目的观察ｐ５３基因在肝癌细胞中的正常表达及定位情况。方法根据野生型ｐ５３基因的编码顺序，ＰＣＲ方法扩增突变的ｗｔ－ｐ５３基因，使其３’端的终止密码ＴＧＡ突变为ＴＧＧ；用基因重组技术将其与绿色荧光蛋白（ｇｒｅｅｎ ｆｌｕｏｒｅｓｃｅｎｃｅ ｐｒｏｔｅｉｎ， ＧＦＰ）融合，通过真核表达质粒一脂质体介导，导入人高转移肝癌细胞系ＭＨＣＣ９７（ＰＣＲ检测有ｐ５３基因突变）中。
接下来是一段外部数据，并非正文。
==> config.mk <==
export PLATFORM = sky130hd
export DESIGN_NAME = spi_controller_flat
export DESIGN_NICKNAME = d
export VERILOG_FILES = /design/src/rtl/bus_pkg.sv /design/src/rtl/periph_pkg.sv /design/src/rtl/bus_if.sv /design/src/rtl/spi_controller.sv /design/src/flat_wrapper.sv
export SDC_FILE = /design/constraint.sdc
export NUM_CORES = 1
export LEC_CHECK = 0
export BUFFER_PORTS_ARGS = -buffer_cell sky130_fd_sc_hd__buf_2
export CELL_PAD_IN_SITES_DETAIL_PLACEMENT = 0
export CELL_PAD_IN_SITES_GLOBAL_PLACEMENT = 2
export CORE_ASPECT_RATIO = 0.8
export CORE_UTILIZATION = 23
export DETAILED_ROUTE_END_ITERATION = 16
export PLACE_DENSITY_LB_ADDON = 0.1
export SKIP_LAST_GASP = 1
export SYNTH_ARGS = -nofsm -noshare
export SYNTH_HDL_FRONTEND = slang
export SYNTH_SLANG_ARGS = --single-unit
==> constraint.sdc <==
create_clock -name clk -period 3.1 [get_ports clk]
set_clock_uncertainty 0.1 [all_clocks]
set_input_delay 0.465 -clock clk [delete_from_list [all_inputs] [get_ports clk]]
set_output_delay 0.465 -clock clk [all_outputs]
set_load 0.005 [all_outputs]
==> src/rtl/bus_pkg.sv <==
package bus_pkg;

    // Bus payload types
    typedef logic [31:0] word_t;
    typedef logic [31:0] addr_t;

    // Bit n enables byte lane n
    typedef logic [3:0] wmask_t;

    // Device select from addr[29:28]
    typedef logic [1:0] dev_id_t;

    localparam int DEV_LSB = 28;
    localparam int DEV_MSB = 29;

    // Address map
    localparam dev_id_t DEV_MEM  = 2'd0;
    localparam dev_id_t DEV_PP   = 2'd1;
    localparam dev_id_t DEV_SPI  = 2'd2;
    localparam dev_id_t DEV_NONE = 2'd3;

    // Block RAM geometry indexed by addr[11:2]
    localparam int MEM_WORDS = 1024;
    localparam int MEM_AW    = 10;

    typedef logic [MEM_AW-1:0] mem_idx_t;

    // Byte lanes per bus word
    localparam int BUS_LANES = $bits(wmask_t);

endpackage

==> src/rtl/periph_pkg.sv <==
package periph_pkg;

    // SPI data byte
    typedef logic [7:0] spi_byte_t;

    // clk cycles per sclk half period
    localparam int SPI_CLK_DIV = 4;
    localparam int SPI_DIV_W   = $clog2(SPI_CLK_DIV);

    // Bits per transfer
    localparam int SPI_BITS  = $bits(spi_byte_t);
    localparam int SPI_BIT_W = $clog2(SPI_BITS);

    typedef enum logic [1:0] {
        SPI_IDLE,
        SPI_SHIFT,
        SPI_DONE
    } spi_state_t;

    // Parallel output port
    localparam int PP_WIDTH = 32;
    localparam int PP_LANES = PP_WIDTH / 8;

endpackage

==> src/rtl/bus_if.sv <==
`timescale 1ns/1ps

interface bus_if import bus_pkg::*; ();

    addr_t  addr;
    word_t  wdata;
    wmask_t wmask;
    logic   wen;
    logic   ren;
    word_t  rdata;
    logic   ready;

    // Hub side
    modport host (
        output addr, wdata, wmask, wen, ren,
        input  rdata, ready
    );

    // Peripheral side
    modport device (
        input  addr, wdata, wmask, wen, ren,
        output rdata, ready
    );

endinterface

==> src/rtl/spi_controller.sv <==
`timescale 1ns/1ps

module spi_controller import bus_pkg::*, periph_pkg::*; (
    input  logic  clk,
    input  logic  reset,
    bus_if.device bus,
    output logic  sclk,
    output logic  cs,
    output logic  data_tx,
    input  logic  data_rx
);

    spi_state_t           state;
    logic [SPI_DIV_W-1:0] div_cnt;
    logic [SPI_BIT_W-1:0] bit_cnt;
    logic                 sclk_q;
    logic                 cs_q;
    logic                 tx_q;
    spi_byte_t            tx_shift;
    spi_byte_t            rx_shift;
    spi_byte_t            rx_byte;
    logic                 ready_q;
    logic                 half_done;

    // End of one sclk half period
    assign half_done = (div_cnt == SPI_DIV_W'(SPI_CLK_DIV - 1));

    always_ff @(posedge clk) begin
        if (reset) begin
            state   <= SPI_IDLE;
            div_cnt <= '0;
            bit_cnt <= '0;
            sclk_q  <= 1'b0;
            cs_q    <= 1'b1;
            tx_q    <= 1'b0;
            rx_byte <= '0;
            ready_q <= 1'b0;
        end else begin
            ready_q <= 1'b0;
            case (state)
                SPI_IDLE: begin
                    if (bus.wen) begin
                        // MSB goes out before the first rising edge
                        tx_q     <= bus.wdata[7];
                        tx_shift <= {bus.wdata[6:0], 1'b0};
                        cs_q     <= 1'b0;
                        div_cnt  <= '0;
                        bit_cnt  <= '0;
                        state    <= SPI_SHIFT;
                    end else if (bus.ren) begin
                        ready_q <= 1'b1;
                    end
                end
                SPI_SHIFT: begin
                    if (half_done) begin
                        div_cnt <= '0;
                        sclk_q  <= !sclk_q;
                        if (!sclk_q) begin
                            // Rising edge samples the device
                            rx_shift <= {rx_shift[SPI_BITS-2:0], data_rx};
                        end else if (bit_cnt == SPI_BIT_W'(SPI_BITS - 1)) begin
                            state <= SPI_DONE;
                        end else begin
                            // Falling edge moves the next bit out
                            bit_cnt  <= bit_cnt + 1'b1;
                            tx_q     <= tx_shift[SPI_BITS-1];
                            tx_shift <= {tx_shift[SPI_BITS-2:0], 1'b0};
                        end
                    end else begin
                        div_cnt <= div_cnt + 1'b1;
                    end
                end
                SPI_DONE: begin
                    cs_q    <= 1'b1;
                    tx_q    <= 1'b0;
                    rx_byte <= rx_shift;
                    ready_q <= 1'b1;
                    state   <= SPI_IDLE;
                end
                default: begin
                    state <= SPI_IDLE;
                end
            endcase
        end
    end

    assign sclk    = sclk_q;
    assign cs      = cs_q;
    assign data_tx = tx_q;

    // Last received byte zero-extended
    assign bus.rdata = {{($bits(word_t) - SPI_BITS){1'b0}}, rx_byte};
    assign bus.ready = ready_q;

    // Idle means deselected with sclk parked low
    assert property (@(posedge clk) disable iff (reset)
        (state == SPI_IDLE) |-> (cs_q && !sclk_q));

    // No access reaches the controller mid-transfer
    assert property (@(posedge clk) disable iff (reset)
        (state != SPI_IDLE) |-> !(bus.wen || bus.ren));

endmodule

==> src/flat_wrapper.sv <==
// flat-port wrapper written by rule: the top's interface ports become plain ports
module spi_controller_flat import bus_pkg::*, periph_pkg::*;
  (clk, reset, sclk, cs, data_tx, data_rx, bus_addr, bus_wdata, bus_wmask, bus_wen, bus_ren, bus_rdata, bus_ready);
  bus_if bus_i ();
  input  logic clk;
  input  logic reset;
  output logic sclk;
  output logic cs;
  output logic data_tx;
  input  logic data_rx;
  input wire logic [$bits(bus_i.addr)-1:0] bus_addr;
  input wire logic [$bits(bus_i.wdata)-1:0] bus_wdata;
  input wire logic [$bits(bus_i.wmask)-1:0] bus_wmask;
  input wire logic [$bits(bus_i.wen)-1:0] bus_wen;
  input wire logic [$bits(bus_i.ren)-1:0] bus_ren;
  output wire logic [$bits(bus_i.rdata)-1:0] bus_rdata;
  output wire logic [$bits(bus_i.ready)-1:0] bus_ready;
  assign bus_i.addr = bus_addr;
  assign bus_i.wdata = bus_wdata;
  assign bus_i.wmask = bus_wmask;
  assign bus_i.wen = bus_wen;
  assign bus_i.ren = bus_ren;
  assign bus_rdata = bus_i.rdata;
  assign bus_ready = bus_i.ready;
  spi_controller u_core (.clk(clk), .reset(reset), .bus(bus_i), .sclk(sclk), .cs(cs), .data_tx(data_tx), .data_rx(data_rx));
endmodule
# Word-level counts from Yosys, hierarchy flattened
# Cells that the tools add are included.
dict set report classes {
  n_addsub 2
  n_eq_ne 9
  n_mux 28
  bitwise_logic 2
  n_reduce_logical 13
}
# cell count
set ops {}
lappend ops {{8-bit two-way mux} 4}
lappend ops {{8-bit one-hot mux with 2 select lines} 1}
lappend ops {{2-bit two-way mux} 6}
lappend ops {{3-bit two-way mux} 4}
lappend ops {{5-bit AND reduction} 2}
lappend ops {{2-bit one-hot mux with 2 select lines} 2}
lappend ops {{4-bit AND reduction} 2}
lappend ops {{1-bit two-way mux} 7}
lappend ops {{2-bit by 1-bit != test with 1-bit output (second input constant)} 3}
lappend ops {{3-bit one-hot mux with 2 select lines} 1}
lappend ops {{2-bit AND reduction} 3}
lappend ops {{6-bit AND reduction} 1}
lappend ops {{2-bit equality test (second input constant)} 2}
lappend ops {{2-bit != test (second input constant)} 2}
lappend ops {{1-bit one-hot mux with 2 select lines} 2}
lappend ops {{2-bit nonzero test} 2}
lappend ops {{3-bit by 1-bit adder with 3-bit output (second input constant)} 1}
lappend ops {{3-bit equality test (second input constant)} 1}
lappend ops {{1-bit one-hot mux with 3 select lines} 1}
lappend ops {{3-bit nonzero test} 1}
lappend ops {{2-bit by 1-bit adder with 2-bit output (second input constant)} 1}
lappend ops {{2-bit by 1-bit equality test with 1-bit output (second input constant)} 1}
lappend ops {{2-bit logical NOT} 1}
lappend ops {{1-bit inverter} 2}
lappend ops {{1-bit logical NOT} 1}
dict set report totals {
  reg_bits 35
  in_bits 73
  output_inout_bits 36
}

# Logic depth before layout (Yosys ltp)
dict set report logic_depth {
  depth_word 5
  ltp_mapped 6
  mapped_depth_nobuf 5
}

# Worst setup path after synthesis
# Ideal clock, no wire load.
dict set report synth_timing {
  path_kind {register -> register}
  from {register u_core.bit_cnt[0]}
  to {register u_core.tx_shift[1] (enable)}
  setup_ns 0.412
  arrival_time_ns 2.255
  required_time_ns 2.588
  slack_ns 0.333
  path_stages_with_launch 5
  n_path_buf 0
  period_less_slack_ns 2.767
  path_cell_list {dfxtp_1 > ha_1 > ha_1 > nand2b_2 > a2111oi_0}
}
dict set report synth_between {
  elab_chain_cells 3
}
# element line_no
set synth_lines {}
lappend synth_lines {{start: declaration} spi_controller.sv:15} ;# logic [SPI_BIT_W-1:0] bit_cnt;
lappend synth_lines {{start signal: assignment} spi_controller.sv:65} ;# bit_cnt <= bit_cnt + 1'b1;
lappend synth_lines {{3-bit equality test} spi_controller.sv:61} ;# end else if (bit_cnt == SPI_BIT_W'(SPI_BITS - 1)) begin
lappend synth_lines {{2-bit != test (no source line)} -}
lappend synth_lines {{6-bit AND reduction (no source line)} -}
lappend synth_lines {{end signal: assignment} spi_controller.sv:45} ;# tx_shift <= {bus.wdata[6:0], 1'b0};
lappend synth_lines {{end signal: assignment} spi_controller.sv:67} ;# tx_shift <= {tx_shift[SPI_BITS-2:0], 1'b0};
lappend synth_lines {{end: declaration} spi_controller.sv:19} ;# spi_byte_t tx_shift;
# Every way passes these cells.
# A chain may end at the register's enable or synchronous reset.

# Worst setup path in the final report
dict set report layout_timing {
  from {register u_core.state[0]}
  to {register u_core.tx_shift[7] (enable)}
}
dict set report layout_between {
  elab_chain_cells 3
  elab_cells_between_ends 8
  cone_classes {eq/ne (5); reduce/logical (3)}
}
# element line_no
set layout_lines {}
lappend layout_lines {{start: declaration} spi_controller.sv:13} ;# spi_state_t state;
lappend layout_lines {{start signal: assignment} spi_controller.sv:30} ;# state <= SPI_IDLE;
lappend layout_lines {{start signal: assignment} spi_controller.sv:49} ;# state <= SPI_SHIFT;
lappend layout_lines {{start signal: assignment} spi_controller.sv:62} ;# state <= SPI_DONE;
lappend layout_lines {{2-bit by 1-bit equality test with 1-bit output / 2-bit logical NOT (equally long branches)} spi_controller.sv:40} ;# case (state)
lappend layout_lines {{2-bit by 1-bit != test with 1-bit output (no source line) (tied with other cells)} -}
lappend layout_lines {{6-bit AND reduction (no source line) *} -}
# Mark *: on every way between the ends. The rest lies on a longest branch, timed or not.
用荧光显微镜观察ｐ５３的表达情况。结果ＭＨＣＣ９７细胞中存在ｐ５３基因第２４９位的突变，而低转移入肝癌细胞ＬＤ２０则无此突变。ＤＮＡ顺序测定表明：ｗｔ一ｐ５３基因与ＧＦＰ基因达到编码框架内融合。荧光显微镜显示在空白载体ｐＥＧＦＰ－Ｎ１转染的ＭＨＣＣ９７细胞中荧光布满整个细胞，在转染阳性载体ｐＥＧＦＰ－５３的ＭＨＣＣ９７细胞中荧光仅聚集在细胞核中。结论ｐ５３基因第２４９位上的突变可能与肝癌细胞的转移特性有关；转染的人高转移肝癌细胞系ＭＨＣＣ９７能高效表达ｐ５３蛋白，并定位于细胞核内，与野生型ｐ５３基因的表达方式相同。